We have all frozen at times in our lives, come out of it and processed it. And we all have unprocessed freeze – where the chemical cycle in the nervous system has not been completed. When we do not come out of freeze in a biological and healthy way, destructive behaviors can come in. A person can swing into extreme unhealthy state of annihilation and rage.
 
This is what Al Pesso, a somatic psychologist  called ‘being in entity’. We all have a capacity to go into entity – a state of overblown emotion, illogical thinking, feeling super human. We will go to that state for many reasons, but to put it simply,  it is common when we did not receive proper containment from our caregivers when we expressed and acted out certain feelings.
 
 Imagine a toddler throwing a fit. There are kind simple ways to try to handle the toddler and allow them to stay safe and for you to remain safe when they have a temper tantrum. Now imagine instead of remaining calm, you yell at the toddler and using your own anger to shut down their anger? Many of us have done this, sadly I know I have.  All it does is break the connection to the child and force them to bury the emotion they were trying to express.
 
Another common response is to ignore a child having a fit. Sometimes we send them to their room , walk away or leave them. Maybe that was the best we could do, it was for me at times, but sometimes we are sending the message “I can’t handle this.” Which in turn tells the child  that whatever they are feeling – they need to handle it alone. Again – the child goes to a type of freeze in the nervous system.  
 
If you are like me and you have done this with your children – maybe take a beat and notice how you feel. Defensive, sad, or you think what I am saying is silly. Just notice where it lands in your body. I named what I have done to help process instead of shutting it down.
 
At our best, we would stay in the room, make sure everyone was safe and stay connected to the child. The message is “I hear you. You can’t hit, but you can be angry.” That way the child can feel all the feelings and learn to tolerate what they feel.
 
Tolerating what we feel is a SUPER helpful skill to build. None of our parents were perfect. None of us are perfect.

The good news is that we can build our capacity to tolerate uncomfortable feelings and pleasurable ones. Learning to relate. Connect to and tolerate what we feel helps us stay connected, and present. It helps us come out of or not go into freeze.
 
What is so hard about coming out of freeze is that  it can EASILY pop into rage, anger, and annihilation easily. None of us really wants to feel that, so we shut down again.
 
The key is building our capacity to stay connected to ourselves, our sensations and what we feel. We can all learn to slowly do this and move through anything we feel without harming ourselves or anyone else in the process.  
 
This week I was in a class with a teacher – we practiced a simple exercise to move out of freeze.
 
Give it a try – move your eyes around your space. Look at things a little in the distance. If you can look outside at the natural world. Scan the area with a soft gaze, allow your eyes to rest in your skull. Move your head and neck too as you look around. When you are ready, land on something. Name it and look at it. Notice your breath. Then close your eyes and notice an internal sensation. Just notice it. Name it.

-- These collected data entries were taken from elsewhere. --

--- config.mk ---
export PLATFORM = sky130hd
export DESIGN_NAME = latch_irq_ctrl
export DESIGN_NICKNAME = d
export VERILOG_FILES = /design/src/rtl/irq_ctrl_pkg.sv /design/src/rtl/irq_mask_reg.sv /design/src/rtl/irq_status_latch.sv /design/src/rtl/irq_req_gen.sv /design/src/rtl/latch_irq_ctrl.sv
export SDC_FILE = /design/constraint.sdc
export NUM_CORES = 1
export LEC_CHECK = 0
export BUFFER_PORTS_ARGS = -buffer_cell sky130_fd_sc_hd__clkbuf_2
export CORE_MARGIN = 5
export CORE_UTILIZATION = 45
export DETAILED_ROUTE_END_ITERATION = 10
export GPL_TIMING_DRIVEN = 0
export MAX_ROUTING_LAYER = met4
export PLACE_DENSITY = 0.86
export SYNTH_ARGS = -nofsm -noshare
export SYNTH_HDL_FRONTEND = slang
export SYNTH_SLANG_ARGS = --single-unit
export TNS_END_PERCENT = 1
--- constraint.sdc ---
create_clock -name clk -period 1.26 [get_ports clk]
set_input_delay 0.252 -clock clk [delete_from_list [all_inputs] [get_ports clk]]
set_output_delay 0.252 -clock clk [all_outputs]
set_load 0.02 [all_outputs]
--- src/rtl/irq_ctrl_pkg.sv ---
`timescale 1ns/1ps
package irq_ctrl_pkg;
    // Register select encoding shared by the read and write sides
    typedef enum logic {
        SEL_MASK   = 1'b0,
        SEL_STATUS = 1'b1
    } reg_sel_e;
endpackage

--- src/rtl/irq_mask_reg.sv ---
`timescale 1ns/1ps
module irq_mask_reg #(
    parameter int NUM_LINES = 32
) (
    input  logic                 clk,
    input  logic                 rst_n,
    input  logic                 load,
    input  logic [NUM_LINES-1:0] load_data,
    output logic [NUM_LINES-1:0] mask_q
);
    typedef struct packed {
        logic [NUM_LINES-1:0] mask;
    } mask_state_t;

    mask_state_t st_d, st_q;

    always_comb begin
        st_d = st_q;
        if (load) begin
            st_d.mask = load_data;
        end
    end

    always_ff @(posedge clk or negedge rst_n) begin
        if (!rst_n) begin
            st_q <= '0;
        end else begin
            st_q <= st_d;
        end
    end

    assign mask_q = st_q.mask;
endmodule

--- src/rtl/irq_status_latch.sv ---
`timescale 1ns/1ps
module irq_status_latch #(
    parameter int NUM_LINES    = 32,
    parameter bit CLEAR_ON_ONE = 1'b1
) (
    input  logic                 clk,
    input  logic                 rst_n,
    input  logic [NUM_LINES-1:0] irq_lines,
    input  logic                 ack_wr,
    input  logic [NUM_LINES-1:0] ack_data,
    output logic [NUM_LINES-1:0] status_q
);
    typedef struct packed {
        logic [NUM_LINES-1:0] pend;
    } latch_state_t;

    latch_state_t         st_d, st_q;
    logic [NUM_LINES-1:0] clr_hit;

    // Acknowledge polarity picked at build time
    generate
        if (CLEAR_ON_ONE) begin : g_clr_one
            assign clr_hit = ack_wr ? ack_data : '0;
        end else begin : g_clr_zero
            assign clr_hit = ack_wr ? ~ack_data : '0;
        end
    endgenerate

    always_comb begin
        st_d = st_q;
        for (int i = 0; i < NUM_LINES; i++) begin
            // a live line outranks an acknowledge of the same bit
            st_d.pend[i] = irq_lines[i] | (st_q.pend[i] & ~clr_hit[i]);
        end
    end

    always_ff @(posedge clk or negedge rst_n) begin
        if (!rst_n) begin
            st_q <= '0;
        end else begin
            st_q <= st_d;
        end
    end

    assign status_q = st_q.pend;
endmodule

--- src/rtl/irq_req_gen.sv ---
`timescale 1ns/1ps
module irq_req_gen #(
    parameter int NUM_LINES = 32
) (
    input  logic                 clk,
    input  logic                 rst_n,
    input  logic [NUM_LINES-1:0] status,
    input  logic [NUM_LINES-1:0] mask,
    input  logic                 glob_en,
    output logic                 req_q
);
    typedef struct packed {
        logic req;
    } req_state_t;

    req_state_t st_d, st_q;

    always_comb begin
        st_d     = st_q;
        st_d.req = glob_en & (|(status & mask));
    end

    always_ff @(posedge clk or negedge rst_n) begin
        if (!rst_n) begin
            st_q <= '0;
        end else begin
            st_q <= st_d;
        end
    end

    assign req_q = st_q.req;
endmodule

--- src/rtl/latch_irq_ctrl.sv ---
`timescale 1ns/1ps
module latch_irq_ctrl
    import irq_ctrl_pkg::*;
#(
    parameter int NUM_LINES    = 32,
    parameter bit CLEAR_ON_ONE = 1'b1
) (
    input  logic                 clk,
    input  logic                 rst_n,
    input  logic [NUM_LINES-1:0] irq_lines,
    input  logic                 glob_irq_en,
    input  logic                 reg_wr_en,
    input  logic                 reg_wr_sel,
    input  logic [NUM_LINES-1:0] reg_wr_data,
    input  logic                 reg_rd_sel,
    output logic [NUM_LINES-1:0] reg_rd_data,
    output logic                 core_irq
);
    logic [NUM_LINES-1:0] mask_q;
    logic [NUM_LINES-1:0] status_q;
    logic                 mask_wr;
    logic                 stat_wr;

    assign mask_wr = reg_wr_en && (reg_sel_e'(reg_wr_sel) == SEL_MASK);
    assign stat_wr = reg_wr_en && (reg_sel_e'(reg_wr_sel) == SEL_STATUS);

    irq_mask_reg #(.NUM_LINES(NUM_LINES)) u_mask (
        .clk       (clk),
        .rst_n     (rst_n),
        .load      (mask_wr),
        .load_data (reg_wr_data),
        .mask_q    (mask_q)
    );

    irq_status_latch #(.NUM_LINES(NUM_LINES), .CLEAR_ON_ONE(CLEAR_ON_ONE)) u_stat (
        .clk       (clk),
        .rst_n     (rst_n),
        .irq_lines (irq_lines),
        .ack_wr    (stat_wr),
        .ack_data  (reg_wr_data),
        .status_q  (status_q)
    );

    irq_req_gen #(.NUM_LINES(NUM_LINES)) u_req (
        .clk     (clk),
        .rst_n   (rst_n),
        .status  (status_q),
        .mask    (mask_q),
        .glob_en (glob_irq_en),
        .req_q   (core_irq)
    );

    assign reg_rd_data = (reg_sel_e'(reg_rd_sel) == SEL_STATUS) ? status_q : mask_q;
endmodule


* Word-level counts from Yosys, hierarchy flattened
Index checks and enable logic that the tools add are counted.
Cells by class: reduce and logical (&&, ||, !) cells 3, bitwise operators 99, muxes and demuxes 2
Operators by type and width (count):
- $mux W32 | 2
- $and A1 B1 Y1 | 33
- $not A1 Y1 | 33
- $and A32 B32 Y32 | 1
- $or A1 B1 Y1 | 32
- $reduce_or A32 Y1 | 1
- $logic_and A1 B1 Y1 | 2
Storage, ports and cells: output and inout port bits 33, bits of input ports 70, bits in registers 65, word-level logic and storage cells 107

* Longest topological paths before layout
Gate-level depths: netlist of the first run.
depth in word-level cells 5, gate-level depth with buffers 5, gate-level depth less buffers 3

* By module
From an unflattened synthesis of the first run, not the netlist that was laid out.
Second synthesis, totals: cell total of the unflattened synthesis 227, area, all modules 3283.1 um^2
Modules (own cells, without submodules):
- irq_mask_reg | cells an instance 68, area each 1345.0 um^2, instances 1, sequential area each 800.8 um^2
- irq_status_latch | cells an instance 99, area each 1194.9 um^2, instances 1, sequential area each 800.8 um^2
- latch_irq_ctrl | cells an instance 38, area each 556.8 um^2, instances 1, sequential area each 0.0 um^2
- irq_req_gen | cells an instance 22, area each 186.4 um^2, instances 1, sequential area each 25.0 um^2

* Least setup slack after synthesis of the first run
Ideal clock, no wire load.
path kind input port to output port, start input reg_rd_sel, end output reg_rd_data[0], arrival time 1027 ps, data required time 1008 ps, path slack -19 ps, stages 3, path buffers 2, path through clkbuf_1 -> buf_4 -> mux2_1
Between the ends: word-level cells in the longest chain between the ends 1
Ends and longest elaborated chain:
- from (decl) | RTL line latch_irq_ctrl.sv:15 | input logic reg_rd_sel,
- $mux W32 | RTL line latch_irq_ctrl.sv:53 | assign reg_rd_data = (reg_sel_e'(reg_rd_sel) == SEL_STATUS) ? status_q : mask_q;
- to (decl) | RTL line latch_irq_ctrl.sv:16 | output logic [NUM_LINES-1:0] reg_rd_data,
Every way passes these cells.

* Worst setup path in the final report of the first run
start register u_stat.st_q (netlist bit u_stat.status_q[22]), end output reg_rd_data[22]
Between the ends: word-level cells in the longest chain between the ends 1
Ends and longest elaborated chain:
- from (decl) | RTL line irq_status_latch.sv:17 | latch_state_t st_d, st_q;
- from (signal assigned) | RTL line irq_status_latch.sv:41 | st_q <= st_d;
- $mux W32 | RTL line latch_irq_ctrl.sv:53
Every way passes these cells.

==> summary.md, run 1 <==
| Metric | Value |
|---|---|
| Outcome | finished, violations left |
| Failing checks | negative setup slack |
| Antenna Violating Nets Remaining | 0 |
| DRT Wirelength | a little over 8000 um |
| TritonCTS Sinks | 65 |
| Die W | 92.8 um |
| Setup TNS | -4.76 ns |
| Critical Path RT | about 1 ns |
| Count of cell types in the netlist | 16 |
| Final instance area | between 4000 and 5000 um^2 |
| Post-layout min period | roughly 1.4 ns |
| Crit path arrival time | ~1.2 ns |
| Fin Hold WS | between 0.05 and 0.06 ns |
| I/O pin total | roughly 100 |
| Sequential area share after synthesis | between 50 and 60% |
| Hold-fix buffers, CTS | 0 |
| Final cell count without fillers | 457 |
| Synth top area cells | dfrtp_1 53%, mux2_4 15%, mux2_2 12%, a21o_1 7.8%, nand2_1 3.9% |
| Seq pwr share | about 43% |
| Crit Reg-Reg Startpoint | u_stat.status_q[26] |
| R2R depth | 4 |
| M1 GR Usage | between 20% and 30% |
| Peak supply drop | about 0.84 mV |
| Clk pin slew, worst setup/hold paths | around 0.070 ns |
| FF-to-FF setup slack | -0.12 ns |
| GR Layer Usage met2 | between 30 and 40% |
| Yosys reg bits | 65 |
| Vias per cell | 5.20 |
| DR WL/cell | between 15 and 20 um |
| RD Place Congestion | approximately 0.8 |
| Placed instance area | ~3700 um^2 |
| Synth warnings | 0 |
| Congestion Overflow GR | 0 |
| Most Crowded Layer GR | met2 |
| RSZ-0062 raised after global routing | true |
| Post-Synth XOR/XNOR Area | 0% |
| Largest family of logic cells by synthesized area | multiplexers |
| Starting Density | 45.9% |
| P_leak | ~2 nW |
| Die height | 92.8 um |
| Initial antenna violation count | 0 |
| Relative slew slack | around two fifths |
| DP Wirelength | 5660 um |
| Mapped cell area | between 3000 and 4000 um^2 |
| Vias after detailed routing | around 2400 |
| Placed insts | just over 400 |
| Part of the power in combinational logic | between 20% and 30% |
| WS Path Type | flop to output pin |
| Sw frac | between 20% and 30% |
| Ant diodes | 0 |
| CTS buffer count | 9 |
| Pin count of the biggest net entering global routing | 66 |
| Avg Cell Area, Syn | 13.5 um^2 |
| IO Port Bufs | just over 100 |
| Post-synthesis instance total | between 200 and 250 |
| Initial drt markers | 72 |
| CP endpoint kind | output pin |
| Row count | 30 |
| Worst-margin pin slew | around 0.87 ns |
| TritonCTS clock tree | done |
| CP Cell Sequence | mux2_2 > clkbuf_2 |
| Clock root cell | clkbuf_8 |
| Share of the synthesized area in the top cell type | 52.7% |
| Multiplexer share of the synthesized area | 27.0% |
| First-pass DRT Iterations | 4 |
| Hold crit path type | input port to async pin |
| Startpoint types | flop |
| Final hold vios | 0 |
| Final period utilization | 114% |
| Core area | around 6700 um^2 |
| Max Clock Skew | a little under 0.006 ns |
| Area growth syn-to-layout | 39.2% |
| Part of the power in the clock network | about a third |
| Cell count along the critical path | 2 |
| Wire length of the first global-routing pass | around 13000 um |
| Synth Area in Adders | 0% |
| Syn nets | just under 300 |
| Fmax | 698 MHz |
| Internal Power | 4.16 mW |
| Worst R2R End | u_req.req_q |
| CP max-delay cell | dfrtp_1 |
| Total track usage | between 10% and 20% |
| Layout cells sized above 1 | between 50% and 60% |
| Clk buf depth | 2 |
| Max-Cap Viols | 0 |
| Vias in the first global route | ~2600 |
| Nets | between 400 and 500 |
| Drt drc | 0 |
| Final Worst Setup Slack | -0.173 ns |
| Die outline area | around 8600 um^2 |
| Switch Pwr | ~1.5 mW |
| Tot Pwr | between 5 and 6 mW |
| Synth Area in Compound Gates | approximately an eighth |
| Post-synthesis simple-gate area fraction | approximately 5.1% |
| Pwr per Cell Area | 1330 nW/um^2 |
| CP max stage delay | between 0.4 and 0.5 ns |
| Largest area contributor in the netlist | dfrtp_1 |
| Clk Latency, worst-skew pair | approximately 0.33 ns |
| Setup violations, final | 33 |
| Buf/Inv on CP | 1 |
| Worst-path fanout max | 3 |
| Cell family with most CP delay | flip-flops |
| Final Max Tran Viols | 0 |
| Met3 global-route usage | 4.63% |
| CTS HTree Levels | 3 |
[cells in the final DEF (no fill, tap or decap), drive strengths merged, types with 4 or more instances in the layout]
cell	instances
clkbuf	90
buf	69
dfrtp	65
mux2	64
nand2	32
a21o	32
a22oi	16
nand4	4
[registers in the layout, summed over array words and instances, names as in the netlist]
name and cells:
u_stat.status_q 32, u_mask.mask_q 32, u_req.req_q 1
[cell usage after synthesis]
library cell  number
nor2b_1            1
nand2_1           32
dfrtp_1           65
and2_1             1
mux2_4            30
mux2_2            32
o41a_1             1
a22oi_1           15
mux2_1             2
a22oi_2            1
clkbuf_1           1
buf_6              4
nand4_1            4
buf_2              4
buf_4              3
a21o_1            32
[kinds of logic after synthesis]
kind of cell | count (synthesis)
simple gates | 38
mux | 64
flops | 65
compound gates | 49
buf+inv | 12
[layer usage]
metal,wire (um),up-vias
met4,95,0
li1,-,1117
met3,383,10
met5,0,-
met2,4190,76
met1,3640,1175
[how the worst max path moves through the flow]
stage	startpoint	to	slack [ns]
CTS	u_stat.status_q[6]	reg_rd_data[6]	-0.18
global route	u_stat.status_q[26]	reg_rd_data[26]	-0.22
global placement	rst_n	u_stat.status_q[1]	-0.46
floorplan	reg_rd_sel	reg_rd_data[1]	-0.02
finish	u_stat.status_q[22]	reg_rd_data[22]	-0.17
detailed placement	reg_rd_sel	reg_rd_data[26]	-0.30
[metrics by stage]
step	utilization, %	worst slack, ns
finish	63.9	-0.173
global route	63.9	-0.215
CTS	59.6	-0.180
detailed placement	55.0	-0.298
global placement	54.9	-0.462
floorplan	-	-0.0184
[worst register-to-register path, cell delays in order, from the launching register on]
cell     delay [ns]
dfrtp_1        0.39
buf_4          0.14
a22oi_1        0.20
nand4_1        0.15
o41a_1         0.39
[layout make-up]
class / instances / area, um^2
buffer: 12 / 118
clock buffer: 14 / 173
clock inverter: 2 / 35.0
fill: 531 / 2420
multi-input combinational: 151 / 1410
sequential: 65 / 1630
tap: 80 / 100
timing repair buffer: 133 / 836
[power groups by stage]
stage / Sequential [mW] / Clock [mW] / Combinational, mW
final: 2.46 / 1.86 / 1.38
after global routing: 2.48 / 1.97 / 1.47
after CTS: 2.46 / 1.90 / 1.20
after detailed placement: 2.50 / 0 / 1.12
after global placement: 2.49 / 0 / 1.10
after floorplan: 2.45 / 0 / 0.746
[what timing repair did]
action | CTS | global route
endpoints found under the setup margin | 33 | 33
buffers inserted | 8 | 24
resized for setup | 11 | 61
No activity file was read; power rests on OpenSTA's default activity.
==> run 2: changes to the inputs <==
--- a/config.mk
+++ b/config.mk
@@ -12,6 +12,7 @@
 export GPL_TIMING_DRIVEN = 0
 export MAX_ROUTING_LAYER = met4
 export PLACE_DENSITY = 0.86
+export RECOVER_POWER = 100
 export SYNTH_ARGS = -nofsm -noshare
 export SYNTH_HDL_FRONTEND = slang
 export SYNTH_SLANG_ARGS = --single-unit
==> summary.md, run 2 (synthesis gave the netlist of run 1 again) <==
| Metric | Value |
|---|---|
| Wire length of the first global-routing pass | about 13000 um |
| Vias per cell | ~5.2 |
| I/O pin total | 103 |
| Final hold vios | 0 |
| Initial drt markers | 50 |
| TritonCTS clock tree | done |
| FILL cells | 554 |
| Final Max Tran Viols | 0 |
| Clk buf depth | 2 |
| Congestion Overflow GR | 0 |
| Vias in the first global route | about 2600 |
| Setup violations, final | 40 |
| Row count | 30 |
| DP Wirelength | 5660 um |
| Commonest non-fill, non-tap cell in the layout | clkbuf_2 |
| WS Path Type | flop to output pin |
| Most frequent cells in the layout | 77 x clkbuf_2, 65 x dfrtp_1, 32 x nand2_1, 32 x a21o_1, 31 x buf_4 |
| RSZ-0062 raised after global routing | true |
| Critical Path RT | 1.01 ns |
| Placed insts | 409 |
| Core area | about 6700 um^2 |
| Outcome | finished, violations left |
| Max-Cap Viols | 0 |
| Vias after detailed routing | 2389 |
| Failing checks | negative setup slack |
| CTS buffer count | 9 |
| Worst-margin pin slew | approximately 0.88 ns |
| Die outline area | roughly 8600 um^2 |
| Initial antenna violation count | 0 |
| Post-layout min period | ~1.4 ns |
| DRT Wirelength | about 8300 um |
| Final instance area | approximately 4200 um^2 |
| Drt drc | 0 |
| Ant diodes | 0 |
| Finished Core Util | 62.8% |
| Relative slew slack | between 40% and 50% |
| Final Worst Setup Slack | -0.168 ns |
| Peak supply drop | 0.834 mV |
| Worst-path fanout max | 3 |
| DR WL/cell | 18.1 um |
| Hold-fix buffers, CTS | 0 |
| IO Port Bufs | around 100 |
| Pin count of the biggest net entering global routing | between 60 and 70 |
| Clk Latency, worst-skew pair | 0.33 ns |
| Register area | ~1600 um^2 |
| Layout cells sized above 1 | about 55% |
| RD Place Congestion | just under 0.8 |
| Area occupied by multi-input gates | around 1400 um^2 |
| Clk pin slew, worst setup/hold paths | around 0.070 ns |
| Crit path arrival time | 1.18 ns |
| Max Clock Skew | roughly 0.0059 ns |
| Area growth syn-to-layout | 36.7% |
| CP endpoint kind | output pin |
| Die height | 92.8 um |
| Startpoint types | flop |
| Total track usage | around a fifth |
| Nets | ~440 |
| First-pass DRT Iterations | 4 |
| Fmax | around 700 MHz |
| Hold crit path type | input port to async pin |
| Clock root cell | clkbuf_8 |
| TritonCTS Sinks | between 60 and 70 |
| CTS HTree Levels | 3 |
| Placed instance area | ~3700 um^2 |
| Starting Density | a little under half |
| Final period utilization | 113% |
| Pwr per Cell Area | about 1300 nW/um^2 |
| Die W | between 90 and 100 um |
| Antenna Violating Nets Remaining | 0 |
| Post-Place Setup Slack | -0.298 ns |
| Final cell count without fillers | roughly 460 |
| Tot Pwr | ~5.6 mW |
| P_leak | 1.95 nW |
-- run 2: stage by stage --
step                setup TNS [ns]  hold slack, ns
floorplan                  -0.0184         -0.0436
global placement            -38.82           0.430
detailed placement           -9.31           0.434
CTS                          -5.47          0.0764
global route                 -7.20          0.0749
finish                       -4.77          0.0556
-- run 2: per-layer routing --
metal  vias to the layer above  share of wire, %  global-route usage (%)
met5                         -                 0                       -
met1                      1187                44                    25.0
li1                       1120                 -                       -
met4                         0               1.2                    4.76
met2                        72                50                    32.5
met3                        10               4.0                    4.63
-- run 2: final cells by class --
cell class	instances	area share, %
Buffer	12	2.14
Clock inverter	2	0.831
Sequential cell	65	38.6
Multi-Input combinational cell	151	32.2
Clock buffer	14	4.09
Tap cell	80	2.37
Timing Repair Buffer	133	19.8
-- run 2: power by group --
| part | switching, mW | internal (mW) | total (mW) | leakage [nW] |
|---|---|---|---|---|
| Sequential | 0.160 | 2.29 | 2.45 | 0.690 |
| Clock | 0.782 | 1.08 | 1.86 | 0.107 |
| Combinational | 0.586 | 0.730 | 1.32 | 1.15 |
-- run 2: path summary, 6_finish.rpt --
kind / startpoint / endpoint / slack [ns] / cells past startpoint
max: u_stat.status_q[22] / reg_rd_data[22] / -0.17 / 2
min: rst_n / u_mask.mask_q[15] / 0.06 / 1
max reg2reg: u_stat.status_q[26] / u_req.req_q / -0.12 / 4
min reg2reg: u_stat.status_q[14] / u_stat.status_q[14] / 0.51 / 1
max in group asynchronous: rst_n / u_stat.status_q[26] / 0.64 / 1
min in group clk: irq_lines[4] / u_stat.status_q[4] / 0.09 / 2
-- run 2: critical path, stage by stage, from the launching register on --
cell      delay, ns
dfrtp_1        0.41
mux2_2         0.28
clkbuf_2       0.16
-- run 2: timing repair --
action,CTS,global route
endpoints found under the setup margin,33,33
cloned,0,0
hold endpoints to repair,0,0
buffers inserted,8,24
gates resized for setup,11,61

Return to opening your eyes and scanning the area allowing your head and neck to move too. Land on something else one more time, and name it. Notice your breath.
 
You can do this anytime. Build your capacity to track both the external environment and your internal landscape. Knowing what you feel as you look around your world with a soft gaze may seem simple, but it is something humans evolved to do over eons. When you move with your biology, you are in support of yourself.